* [What you have to do]
The word "gates" marks the lines to find; copy every such line from the data below.

(Source records)
═══
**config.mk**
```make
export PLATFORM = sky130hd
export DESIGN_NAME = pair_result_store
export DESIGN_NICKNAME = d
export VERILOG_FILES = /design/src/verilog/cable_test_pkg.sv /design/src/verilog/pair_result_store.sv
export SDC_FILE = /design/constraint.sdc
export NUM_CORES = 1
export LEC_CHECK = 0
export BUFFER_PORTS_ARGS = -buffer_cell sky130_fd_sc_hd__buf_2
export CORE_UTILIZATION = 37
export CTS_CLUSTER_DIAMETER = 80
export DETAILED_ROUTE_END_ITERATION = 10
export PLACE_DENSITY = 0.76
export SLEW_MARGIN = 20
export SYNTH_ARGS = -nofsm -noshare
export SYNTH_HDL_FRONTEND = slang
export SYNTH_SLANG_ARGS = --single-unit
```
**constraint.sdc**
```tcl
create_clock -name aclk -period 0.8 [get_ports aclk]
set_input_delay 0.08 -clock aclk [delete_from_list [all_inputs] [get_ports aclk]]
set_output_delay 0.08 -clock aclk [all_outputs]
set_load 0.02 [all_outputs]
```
═══
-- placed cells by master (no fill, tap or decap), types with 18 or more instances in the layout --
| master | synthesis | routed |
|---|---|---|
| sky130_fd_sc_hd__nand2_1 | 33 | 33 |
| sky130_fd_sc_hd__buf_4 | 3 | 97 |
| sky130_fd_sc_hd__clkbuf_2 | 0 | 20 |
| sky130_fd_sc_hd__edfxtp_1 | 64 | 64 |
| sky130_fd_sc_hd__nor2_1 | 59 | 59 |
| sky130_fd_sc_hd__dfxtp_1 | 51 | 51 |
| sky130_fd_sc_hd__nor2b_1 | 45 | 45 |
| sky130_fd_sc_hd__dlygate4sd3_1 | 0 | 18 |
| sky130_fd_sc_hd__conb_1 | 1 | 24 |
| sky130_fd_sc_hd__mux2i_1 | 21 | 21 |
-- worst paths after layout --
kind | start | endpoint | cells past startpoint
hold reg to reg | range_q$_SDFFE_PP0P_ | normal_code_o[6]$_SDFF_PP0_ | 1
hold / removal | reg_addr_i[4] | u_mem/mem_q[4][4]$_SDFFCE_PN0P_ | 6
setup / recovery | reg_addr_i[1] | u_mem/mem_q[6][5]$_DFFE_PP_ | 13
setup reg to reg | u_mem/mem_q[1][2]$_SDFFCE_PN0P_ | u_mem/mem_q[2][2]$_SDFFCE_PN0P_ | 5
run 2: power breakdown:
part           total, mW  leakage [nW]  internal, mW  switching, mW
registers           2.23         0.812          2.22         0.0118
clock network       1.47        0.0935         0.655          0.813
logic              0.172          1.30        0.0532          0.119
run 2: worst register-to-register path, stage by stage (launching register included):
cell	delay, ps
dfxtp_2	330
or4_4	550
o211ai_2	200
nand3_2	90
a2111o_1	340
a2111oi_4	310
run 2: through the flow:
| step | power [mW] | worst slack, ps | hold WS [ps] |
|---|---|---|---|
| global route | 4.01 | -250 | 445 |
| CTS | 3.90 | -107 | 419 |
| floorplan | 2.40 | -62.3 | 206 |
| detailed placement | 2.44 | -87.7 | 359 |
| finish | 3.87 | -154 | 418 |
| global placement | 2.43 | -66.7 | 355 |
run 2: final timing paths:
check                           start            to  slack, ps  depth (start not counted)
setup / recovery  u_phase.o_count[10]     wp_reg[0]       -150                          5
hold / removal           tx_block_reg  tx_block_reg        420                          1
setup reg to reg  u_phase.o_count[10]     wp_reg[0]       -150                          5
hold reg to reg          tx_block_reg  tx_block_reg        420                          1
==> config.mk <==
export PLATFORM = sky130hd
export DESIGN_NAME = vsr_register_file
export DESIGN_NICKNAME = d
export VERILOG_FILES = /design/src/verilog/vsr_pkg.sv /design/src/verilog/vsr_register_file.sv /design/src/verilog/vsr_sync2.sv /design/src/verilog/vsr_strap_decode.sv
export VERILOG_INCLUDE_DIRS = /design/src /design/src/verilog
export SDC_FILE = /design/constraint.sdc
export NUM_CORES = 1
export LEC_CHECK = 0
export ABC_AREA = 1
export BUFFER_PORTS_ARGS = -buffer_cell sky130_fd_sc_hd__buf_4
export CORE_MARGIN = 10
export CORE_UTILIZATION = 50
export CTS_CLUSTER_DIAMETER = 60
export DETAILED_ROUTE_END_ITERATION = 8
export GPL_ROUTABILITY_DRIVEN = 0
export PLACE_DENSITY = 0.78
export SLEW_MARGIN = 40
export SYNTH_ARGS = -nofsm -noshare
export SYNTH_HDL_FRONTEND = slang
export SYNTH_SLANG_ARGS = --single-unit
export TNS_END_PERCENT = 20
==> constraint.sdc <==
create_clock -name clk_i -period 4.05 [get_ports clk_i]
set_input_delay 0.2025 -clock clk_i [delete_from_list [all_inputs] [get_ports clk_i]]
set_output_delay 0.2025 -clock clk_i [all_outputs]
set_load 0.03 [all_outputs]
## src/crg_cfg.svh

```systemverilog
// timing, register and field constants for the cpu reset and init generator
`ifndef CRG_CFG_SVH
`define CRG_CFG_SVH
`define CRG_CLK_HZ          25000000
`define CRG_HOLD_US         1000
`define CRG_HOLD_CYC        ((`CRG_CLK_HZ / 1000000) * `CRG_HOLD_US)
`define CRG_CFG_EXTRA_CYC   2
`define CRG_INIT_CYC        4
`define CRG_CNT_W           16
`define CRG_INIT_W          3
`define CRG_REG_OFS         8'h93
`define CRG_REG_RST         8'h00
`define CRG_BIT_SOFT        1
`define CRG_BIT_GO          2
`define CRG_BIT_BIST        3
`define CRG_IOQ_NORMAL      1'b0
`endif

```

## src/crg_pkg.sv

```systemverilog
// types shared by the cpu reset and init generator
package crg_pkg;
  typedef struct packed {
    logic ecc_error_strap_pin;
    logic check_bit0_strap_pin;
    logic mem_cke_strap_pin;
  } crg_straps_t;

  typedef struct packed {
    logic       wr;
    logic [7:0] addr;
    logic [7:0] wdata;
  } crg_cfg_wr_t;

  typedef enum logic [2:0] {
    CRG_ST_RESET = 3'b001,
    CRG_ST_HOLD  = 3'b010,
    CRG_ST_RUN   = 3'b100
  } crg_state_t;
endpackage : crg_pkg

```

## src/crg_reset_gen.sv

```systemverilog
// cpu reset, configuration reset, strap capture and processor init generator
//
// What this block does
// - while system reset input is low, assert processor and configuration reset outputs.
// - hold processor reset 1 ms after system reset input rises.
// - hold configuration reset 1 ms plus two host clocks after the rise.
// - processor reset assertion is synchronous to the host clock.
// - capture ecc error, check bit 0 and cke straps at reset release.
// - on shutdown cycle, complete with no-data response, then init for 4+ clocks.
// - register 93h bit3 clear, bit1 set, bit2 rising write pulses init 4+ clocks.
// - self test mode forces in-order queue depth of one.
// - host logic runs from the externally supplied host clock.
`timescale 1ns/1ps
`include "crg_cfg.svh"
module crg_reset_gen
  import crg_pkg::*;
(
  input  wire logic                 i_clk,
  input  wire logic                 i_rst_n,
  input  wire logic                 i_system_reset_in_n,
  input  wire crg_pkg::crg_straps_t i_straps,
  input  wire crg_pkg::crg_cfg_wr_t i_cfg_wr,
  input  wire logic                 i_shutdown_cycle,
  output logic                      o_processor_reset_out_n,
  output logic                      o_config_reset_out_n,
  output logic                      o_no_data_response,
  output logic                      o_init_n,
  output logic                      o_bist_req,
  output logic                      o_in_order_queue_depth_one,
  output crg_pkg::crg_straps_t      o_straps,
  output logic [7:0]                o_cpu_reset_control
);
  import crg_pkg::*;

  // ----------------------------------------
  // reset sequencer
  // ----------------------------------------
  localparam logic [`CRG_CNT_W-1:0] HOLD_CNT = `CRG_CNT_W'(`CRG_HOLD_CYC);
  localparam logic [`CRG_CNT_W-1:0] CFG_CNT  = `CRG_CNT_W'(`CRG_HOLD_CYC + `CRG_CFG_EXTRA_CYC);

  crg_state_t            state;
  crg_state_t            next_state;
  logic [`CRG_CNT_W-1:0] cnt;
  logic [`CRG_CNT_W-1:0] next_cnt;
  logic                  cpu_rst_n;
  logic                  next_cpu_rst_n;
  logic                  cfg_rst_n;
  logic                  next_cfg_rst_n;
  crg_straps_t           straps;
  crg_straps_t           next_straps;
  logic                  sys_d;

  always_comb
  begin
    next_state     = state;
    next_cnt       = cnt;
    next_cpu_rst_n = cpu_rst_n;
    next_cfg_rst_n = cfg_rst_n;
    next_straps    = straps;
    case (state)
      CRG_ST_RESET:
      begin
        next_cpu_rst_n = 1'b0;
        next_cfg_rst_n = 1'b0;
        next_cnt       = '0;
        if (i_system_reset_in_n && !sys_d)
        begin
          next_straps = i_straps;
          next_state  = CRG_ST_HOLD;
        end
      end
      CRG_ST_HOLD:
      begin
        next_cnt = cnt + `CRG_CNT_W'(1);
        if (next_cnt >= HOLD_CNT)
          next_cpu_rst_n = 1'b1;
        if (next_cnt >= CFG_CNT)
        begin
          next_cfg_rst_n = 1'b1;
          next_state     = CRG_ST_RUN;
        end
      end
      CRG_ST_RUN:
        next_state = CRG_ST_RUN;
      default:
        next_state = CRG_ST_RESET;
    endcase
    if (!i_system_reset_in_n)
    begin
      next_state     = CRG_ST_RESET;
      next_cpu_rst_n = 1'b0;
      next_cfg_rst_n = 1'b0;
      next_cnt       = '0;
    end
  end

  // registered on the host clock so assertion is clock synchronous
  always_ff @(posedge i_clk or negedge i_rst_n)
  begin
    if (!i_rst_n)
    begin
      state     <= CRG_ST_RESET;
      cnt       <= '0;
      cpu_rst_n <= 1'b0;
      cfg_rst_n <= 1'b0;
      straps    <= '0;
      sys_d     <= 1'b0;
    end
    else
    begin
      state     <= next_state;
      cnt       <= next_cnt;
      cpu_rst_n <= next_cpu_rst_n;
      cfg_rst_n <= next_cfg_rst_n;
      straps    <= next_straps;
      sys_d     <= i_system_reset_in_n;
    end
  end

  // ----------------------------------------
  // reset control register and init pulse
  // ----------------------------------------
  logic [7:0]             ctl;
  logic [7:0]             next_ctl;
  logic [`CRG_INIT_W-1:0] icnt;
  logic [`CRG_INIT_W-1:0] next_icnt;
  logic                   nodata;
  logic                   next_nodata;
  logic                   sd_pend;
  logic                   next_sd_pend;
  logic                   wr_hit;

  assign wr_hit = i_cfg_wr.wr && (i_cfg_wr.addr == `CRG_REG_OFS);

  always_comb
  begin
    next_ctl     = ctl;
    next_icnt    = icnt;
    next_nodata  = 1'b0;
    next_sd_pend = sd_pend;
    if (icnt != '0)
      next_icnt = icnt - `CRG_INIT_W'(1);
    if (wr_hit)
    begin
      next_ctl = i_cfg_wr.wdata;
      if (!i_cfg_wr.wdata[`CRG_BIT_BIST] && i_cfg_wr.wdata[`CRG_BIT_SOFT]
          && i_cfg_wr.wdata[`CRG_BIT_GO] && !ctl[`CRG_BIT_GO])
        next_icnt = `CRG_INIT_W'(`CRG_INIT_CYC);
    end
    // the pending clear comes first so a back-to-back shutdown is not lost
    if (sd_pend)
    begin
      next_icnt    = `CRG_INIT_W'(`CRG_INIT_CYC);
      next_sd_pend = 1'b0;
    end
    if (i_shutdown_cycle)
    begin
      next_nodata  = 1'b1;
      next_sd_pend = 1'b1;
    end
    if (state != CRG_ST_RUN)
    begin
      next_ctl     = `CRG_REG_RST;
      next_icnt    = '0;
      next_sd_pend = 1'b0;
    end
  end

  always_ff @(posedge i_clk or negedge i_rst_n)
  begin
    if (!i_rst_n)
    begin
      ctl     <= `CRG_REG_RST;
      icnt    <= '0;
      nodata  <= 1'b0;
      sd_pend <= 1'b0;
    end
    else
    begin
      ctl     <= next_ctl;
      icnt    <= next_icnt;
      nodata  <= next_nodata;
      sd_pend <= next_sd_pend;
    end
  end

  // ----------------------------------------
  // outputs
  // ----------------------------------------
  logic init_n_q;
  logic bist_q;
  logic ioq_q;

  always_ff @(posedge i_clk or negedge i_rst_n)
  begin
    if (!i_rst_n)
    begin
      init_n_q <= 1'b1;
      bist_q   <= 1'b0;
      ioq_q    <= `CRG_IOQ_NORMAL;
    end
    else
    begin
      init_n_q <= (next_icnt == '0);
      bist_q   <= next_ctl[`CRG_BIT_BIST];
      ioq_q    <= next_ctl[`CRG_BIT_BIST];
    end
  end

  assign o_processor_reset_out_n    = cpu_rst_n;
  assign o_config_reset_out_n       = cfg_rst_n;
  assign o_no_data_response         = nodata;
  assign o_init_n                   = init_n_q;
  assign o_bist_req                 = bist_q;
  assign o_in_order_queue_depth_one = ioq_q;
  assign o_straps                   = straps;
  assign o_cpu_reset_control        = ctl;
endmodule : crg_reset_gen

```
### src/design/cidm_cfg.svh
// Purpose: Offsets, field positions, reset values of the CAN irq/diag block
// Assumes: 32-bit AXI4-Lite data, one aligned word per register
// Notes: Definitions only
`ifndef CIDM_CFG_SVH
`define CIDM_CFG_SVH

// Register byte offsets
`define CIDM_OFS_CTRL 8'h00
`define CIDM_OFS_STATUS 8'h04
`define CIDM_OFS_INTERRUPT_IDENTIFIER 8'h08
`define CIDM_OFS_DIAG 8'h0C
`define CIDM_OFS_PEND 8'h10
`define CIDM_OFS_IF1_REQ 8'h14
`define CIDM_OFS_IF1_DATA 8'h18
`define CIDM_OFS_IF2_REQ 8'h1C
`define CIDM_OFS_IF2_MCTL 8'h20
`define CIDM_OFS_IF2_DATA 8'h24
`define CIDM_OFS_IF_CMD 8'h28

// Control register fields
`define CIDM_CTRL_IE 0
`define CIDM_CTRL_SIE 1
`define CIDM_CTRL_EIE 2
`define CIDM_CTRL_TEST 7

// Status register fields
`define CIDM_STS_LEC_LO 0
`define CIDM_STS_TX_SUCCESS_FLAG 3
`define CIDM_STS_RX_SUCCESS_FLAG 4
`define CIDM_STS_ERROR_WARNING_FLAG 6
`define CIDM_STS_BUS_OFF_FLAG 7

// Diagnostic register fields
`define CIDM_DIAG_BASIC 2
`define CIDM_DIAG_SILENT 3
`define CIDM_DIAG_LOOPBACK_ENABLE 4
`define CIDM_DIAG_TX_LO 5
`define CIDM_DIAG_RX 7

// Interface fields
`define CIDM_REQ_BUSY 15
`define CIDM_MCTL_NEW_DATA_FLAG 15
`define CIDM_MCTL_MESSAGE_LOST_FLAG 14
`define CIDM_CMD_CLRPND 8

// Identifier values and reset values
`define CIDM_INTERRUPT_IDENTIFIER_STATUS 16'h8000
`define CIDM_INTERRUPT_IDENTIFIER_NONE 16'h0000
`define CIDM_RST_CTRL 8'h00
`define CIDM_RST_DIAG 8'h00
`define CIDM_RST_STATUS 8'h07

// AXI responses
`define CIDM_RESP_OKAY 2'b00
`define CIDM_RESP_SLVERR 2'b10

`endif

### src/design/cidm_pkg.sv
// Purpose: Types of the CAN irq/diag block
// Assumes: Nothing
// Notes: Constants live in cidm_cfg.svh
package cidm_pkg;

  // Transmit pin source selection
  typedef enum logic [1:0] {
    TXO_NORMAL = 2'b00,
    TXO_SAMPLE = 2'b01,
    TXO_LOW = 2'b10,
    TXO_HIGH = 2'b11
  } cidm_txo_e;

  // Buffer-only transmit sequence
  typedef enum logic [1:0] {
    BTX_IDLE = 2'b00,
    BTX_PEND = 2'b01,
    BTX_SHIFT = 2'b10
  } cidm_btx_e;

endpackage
═══
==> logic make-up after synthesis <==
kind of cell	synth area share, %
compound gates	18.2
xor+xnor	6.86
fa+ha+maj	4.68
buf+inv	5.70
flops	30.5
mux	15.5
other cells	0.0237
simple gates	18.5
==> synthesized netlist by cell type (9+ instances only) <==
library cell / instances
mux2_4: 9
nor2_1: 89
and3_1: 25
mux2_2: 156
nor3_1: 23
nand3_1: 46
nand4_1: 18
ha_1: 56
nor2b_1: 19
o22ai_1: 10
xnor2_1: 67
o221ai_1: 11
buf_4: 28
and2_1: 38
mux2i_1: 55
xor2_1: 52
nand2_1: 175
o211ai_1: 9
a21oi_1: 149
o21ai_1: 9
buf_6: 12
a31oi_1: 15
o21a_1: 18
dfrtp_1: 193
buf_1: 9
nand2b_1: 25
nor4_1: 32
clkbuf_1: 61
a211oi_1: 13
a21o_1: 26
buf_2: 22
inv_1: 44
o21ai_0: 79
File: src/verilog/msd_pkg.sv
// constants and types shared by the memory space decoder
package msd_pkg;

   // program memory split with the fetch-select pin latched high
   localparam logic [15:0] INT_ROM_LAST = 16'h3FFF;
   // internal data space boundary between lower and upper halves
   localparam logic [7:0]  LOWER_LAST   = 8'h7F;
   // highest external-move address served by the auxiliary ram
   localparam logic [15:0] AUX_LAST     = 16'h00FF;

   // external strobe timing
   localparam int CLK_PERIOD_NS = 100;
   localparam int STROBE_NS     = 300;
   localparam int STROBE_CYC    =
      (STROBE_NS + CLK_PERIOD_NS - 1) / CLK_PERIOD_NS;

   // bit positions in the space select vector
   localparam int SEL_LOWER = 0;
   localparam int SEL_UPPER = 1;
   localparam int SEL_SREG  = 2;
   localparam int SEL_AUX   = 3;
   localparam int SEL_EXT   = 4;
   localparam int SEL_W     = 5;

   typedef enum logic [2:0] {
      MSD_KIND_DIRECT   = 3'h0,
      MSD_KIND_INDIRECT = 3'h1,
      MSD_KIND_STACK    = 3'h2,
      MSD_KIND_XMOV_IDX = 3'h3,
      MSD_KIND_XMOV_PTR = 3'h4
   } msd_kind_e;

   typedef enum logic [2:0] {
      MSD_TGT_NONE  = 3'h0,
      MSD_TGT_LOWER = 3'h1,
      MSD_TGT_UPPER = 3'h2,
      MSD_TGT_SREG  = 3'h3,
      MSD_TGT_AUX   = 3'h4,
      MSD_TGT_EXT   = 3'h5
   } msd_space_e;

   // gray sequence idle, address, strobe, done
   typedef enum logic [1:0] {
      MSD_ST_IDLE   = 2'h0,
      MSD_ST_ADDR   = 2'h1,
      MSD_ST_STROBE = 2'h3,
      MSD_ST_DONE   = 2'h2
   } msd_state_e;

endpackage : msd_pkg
═══
* [Task output]
compound gates	18.2
simple gates	18.5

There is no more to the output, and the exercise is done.